WALK BACK TO A BONEWHITE SUN, by Michael Buckley
The boy is a counting of sorrows. You knew it when Angela called out of the deep plumb of nighttime and shortly after you held him in your arms. It had been three years. She was no different than she’d been when you last saw her.
The boy is as a conduit – that night you held him in front of Angela as she explained that he was your son.
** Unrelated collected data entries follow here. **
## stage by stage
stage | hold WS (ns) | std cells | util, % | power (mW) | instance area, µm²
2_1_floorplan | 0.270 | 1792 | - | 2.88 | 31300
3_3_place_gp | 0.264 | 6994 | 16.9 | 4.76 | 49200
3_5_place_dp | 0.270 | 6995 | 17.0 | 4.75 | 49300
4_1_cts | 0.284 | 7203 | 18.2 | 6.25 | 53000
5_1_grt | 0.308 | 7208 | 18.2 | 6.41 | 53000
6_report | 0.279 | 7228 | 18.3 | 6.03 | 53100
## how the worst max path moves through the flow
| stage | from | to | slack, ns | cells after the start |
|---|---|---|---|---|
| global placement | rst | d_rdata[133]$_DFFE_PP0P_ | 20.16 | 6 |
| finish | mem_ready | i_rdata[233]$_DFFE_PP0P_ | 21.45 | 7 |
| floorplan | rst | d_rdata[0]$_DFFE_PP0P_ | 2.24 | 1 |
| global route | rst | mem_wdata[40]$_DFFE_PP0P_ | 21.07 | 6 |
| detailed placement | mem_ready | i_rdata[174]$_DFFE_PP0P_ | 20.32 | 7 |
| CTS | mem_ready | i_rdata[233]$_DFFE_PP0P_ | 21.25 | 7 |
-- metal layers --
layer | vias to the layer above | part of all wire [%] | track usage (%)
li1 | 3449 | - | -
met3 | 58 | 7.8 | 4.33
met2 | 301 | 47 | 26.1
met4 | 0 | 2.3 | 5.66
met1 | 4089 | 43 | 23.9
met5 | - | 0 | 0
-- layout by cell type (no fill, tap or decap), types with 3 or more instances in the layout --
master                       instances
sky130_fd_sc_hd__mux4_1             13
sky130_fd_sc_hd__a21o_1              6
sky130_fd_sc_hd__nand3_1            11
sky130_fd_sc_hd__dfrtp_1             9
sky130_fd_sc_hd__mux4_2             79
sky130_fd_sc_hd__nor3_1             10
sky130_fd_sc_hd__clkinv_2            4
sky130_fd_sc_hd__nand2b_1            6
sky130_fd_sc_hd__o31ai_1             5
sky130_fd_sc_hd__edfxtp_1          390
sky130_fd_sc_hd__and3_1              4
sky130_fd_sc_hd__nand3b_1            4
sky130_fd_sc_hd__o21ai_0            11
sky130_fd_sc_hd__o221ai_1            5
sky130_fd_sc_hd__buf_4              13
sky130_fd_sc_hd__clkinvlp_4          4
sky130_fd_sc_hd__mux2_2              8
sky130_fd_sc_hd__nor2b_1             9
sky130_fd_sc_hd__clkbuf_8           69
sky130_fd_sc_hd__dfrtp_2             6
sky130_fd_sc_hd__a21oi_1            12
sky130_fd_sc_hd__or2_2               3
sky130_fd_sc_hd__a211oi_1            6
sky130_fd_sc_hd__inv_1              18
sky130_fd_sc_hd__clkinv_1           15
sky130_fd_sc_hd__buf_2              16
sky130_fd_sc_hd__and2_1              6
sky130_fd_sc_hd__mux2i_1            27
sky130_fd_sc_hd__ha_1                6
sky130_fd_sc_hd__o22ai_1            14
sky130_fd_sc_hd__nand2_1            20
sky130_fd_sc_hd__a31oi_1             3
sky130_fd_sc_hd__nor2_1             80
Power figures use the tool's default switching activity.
You had broken up that last time and made love in the slushy light of a cloudy day cast through your apartment’s windows. She walked away with part of you and fell in love with another man two days later. She told you about his ferocity and the struggle that was their love and how she hated you after that last time in the apartment. And you held the boy. Through him you felt her trials: the rejection of the man she’d loved so briefly and incandescently, the grief-filled labor of raising a child, the daily work that keeps her fingers worn down to nubs.
The boy was heavy like a sack of something expensive; he lay in your arms; he did not crave roaming. He pawed at your face as if it were a thing beyond his vision. There was a puckered scar just within his hairline.
“T. B. I.,” Angela told you, and later she said Traumatic Brain Injury. “A nanny dropped him when he was a baby and his head hit a – what do you call it? – a letter opener.”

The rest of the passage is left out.